Problem -> From the first line to the last, reproduce the records exactly as they appear below.

Data for this exercise ->
BEGIN

File: src/design/icv_pkg.sv
`timescale 1ns / 1ps
`default_nettype none

package icv_pkg;

  localparam int unsigned MAX_WIDTH_DEF  = 1024;
  localparam int unsigned MAX_HEIGHT_DEF = 1024;
  localparam int unsigned FIFO_DEPTH     = 8;

  localparam int unsigned PIX_W   = 8;
  localparam int unsigned COORD_W = 10;
  localparam int unsigned DIM_W   = 11;
  localparam int unsigned COEF_W  = 16;
  localparam int unsigned KERN_W  = 48;
  localparam int unsigned PROD_W  = 25;
  localparam int unsigned COL_W   = 27;
  localparam int unsigned ACC_W   = 29;

  localparam int unsigned APB_AW = 6;
  localparam int unsigned APB_DW = 64;

  localparam logic [2:0] REG_IMAGE_WIDTH   = 3'd0;
  localparam logic [2:0] REG_IMAGE_HEIGHT  = 3'd1;
  localparam logic [2:0] REG_KERNEL_LEFT   = 3'd2;
  localparam logic [2:0] REG_KERNEL_MIDDLE = 3'd3;
  localparam logic [2:0] REG_KERNEL_RIGHT  = 3'd4;

  localparam logic [DIM_W-1:0] DIM_RESET = 11'd1024;

  typedef logic [2:0][KERN_W-1:0] kern_t;
  typedef logic [8:0][PIX_W-1:0]  win_t;

  typedef struct packed {
    logic               valid;
    logic               emit;
    logic [COORD_W-1:0] x;
    logic [COORD_W-1:0] y;
    logic               done;
  } tag_t;

  typedef struct packed {
    logic [PIX_W-1:0]   result_pixel;
    logic [COORD_W-1:0] out_x;
    logic [COORD_W-1:0] out_y;
    logic               frame_done;
  } res_t;

endpackage

`default_nettype wire

File: src/design/icv_fifo.sv
`timescale 1ns / 1ps
`default_nettype none

module icv_fifo #(
  parameter int unsigned DEPTH = icv_pkg::FIFO_DEPTH
) (
  input  wire logic          clk_i,
  input  wire logic          rst_ni,
  input  wire logic          push_i,
  input  wire icv_pkg::res_t data_i,
  output logic               valid_o,
  input  wire logic          ready_i,
  output icv_pkg::res_t      data_o
);

  localparam int unsigned PW = $clog2(DEPTH);
  localparam int unsigned CW = $clog2(DEPTH + 1);

  icv_pkg::res_t mem_q [DEPTH];
  logic [PW-1:0] wptr_q, rptr_q;
  logic [CW-1:0] cnt_q;
  logic          pop;

  assign valid_o = cnt_q != '0;
  assign pop     = valid_o && ready_i;
  assign data_o  = mem_q[rptr_q];

  always_ff @(posedge clk_i or negedge rst_ni) begin
    if (!rst_ni) begin
      wptr_q <= '0;
      rptr_q <= '0;
      cnt_q  <= '0;
    end else begin
      if (push_i) begin
        wptr_q <= (wptr_q == PW'(DEPTH - 1)) ? '0 : wptr_q + PW'(1);
      end
      if (pop) begin
        rptr_q <= (rptr_q == PW'(DEPTH - 1)) ? '0 : rptr_q + PW'(1);
      end
      cnt_q <= cnt_q + CW'(push_i) - CW'(pop);
    end
  end

  always_ff @(posedge clk_i) begin
    if (push_i) begin
      mem_q[wptr_q] <= data_i;
    end
  end

endmodule

`default_nettype wire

END

Exercise answer ->
File: src/design/icv_pkg.sv
`timescale 1ns / 1ps
`default_nettype none

package icv_pkg;

  localparam int unsigned MAX_WIDTH_DEF  = 1024;
  localparam int unsigned MAX_HEIGHT_DEF = 1024;
  localparam int unsigned FIFO_DEPTH     = 8;

  localparam int unsigned PIX_W   = 8;
  localparam int unsigned COORD_W = 10;
  localparam int unsigned DIM_W   = 11;
  localparam int unsigned COEF_W  = 16;
  localparam int unsigned KERN_W  = 48;
  localparam int unsigned PROD_W  = 25;
  localparam int unsigned COL_W   = 27;
  localparam int unsigned ACC_W   = 29;

  localparam int unsigned APB_AW = 6;
  localparam int unsigned APB_DW = 64;

  localparam logic [2:0] REG_IMAGE_WIDTH   = 3'd0;
  localparam logic [2:0] REG_IMAGE_HEIGHT  = 3'd1;
  localparam logic [2:0] REG_KERNEL_LEFT   = 3'd2;
  localparam logic [2:0] REG_KERNEL_MIDDLE = 3'd3;
  localparam logic [2:0] REG_KERNEL_RIGHT  = 3'd4;

  localparam logic [DIM_W-1:0] DIM_RESET = 11'd1024;

  typedef logic [2:0][KERN_W-1:0] kern_t;
  typedef logic [8:0][PIX_W-1:0]  win_t;

  typedef struct packed {
    logic               valid;
    logic               emit;
    logic [COORD_W-1:0] x;
    logic [COORD_W-1:0] y;
    logic               done;
  } tag_t;

  typedef struct packed {
    logic [PIX_W-1:0]   result_pixel;
    logic [COORD_W-1:0] out_x;
    logic [COORD_W-1:0] out_y;
    logic               frame_done;
  } res_t;

endpackage

`default_nettype wire

File: src/design/icv_fifo.sv
`timescale 1ns / 1ps
`default_nettype none

module icv_fifo #(
  parameter int unsigned DEPTH = icv_pkg::FIFO_DEPTH
) (
  input  wire logic          clk_i,
  input  wire logic          rst_ni,
  input  wire logic          push_i,
  input  wire icv_pkg::res_t data_i,
  output logic               valid_o,
  input  wire logic          ready_i,
  output icv_pkg::res_t      data_o
);

  localparam int unsigned PW = $clog2(DEPTH);
  localparam int unsigned CW = $clog2(DEPTH + 1);

  icv_pkg::res_t mem_q [DEPTH];
  logic [PW-1:0] wptr_q, rptr_q;
  logic [CW-1:0] cnt_q;
  logic          pop;

  assign valid_o = cnt_q != '0;
  assign pop     = valid_o && ready_i;
  assign data_o  = mem_q[rptr_q];

  always_ff @(posedge clk_i or negedge rst_ni) begin
    if (!rst_ni) begin
      wptr_q <= '0;
      rptr_q <= '0;
      cnt_q  <= '0;
    end else begin
      if (push_i) begin
        wptr_q <= (wptr_q == PW'(DEPTH - 1)) ? '0 : wptr_q + PW'(1);
      end
      if (pop) begin
        rptr_q <= (rptr_q == PW'(DEPTH - 1)) ? '0 : rptr_q + PW'(1);
      end
      cnt_q <= cnt_q + CW'(push_i) - CW'(pop);
    end
  end

  always_ff @(posedge clk_i) begin
    if (push_i) begin
      mem_q[wptr_q] <= data_i;
    end
  end

endmodule

`default_nettype wire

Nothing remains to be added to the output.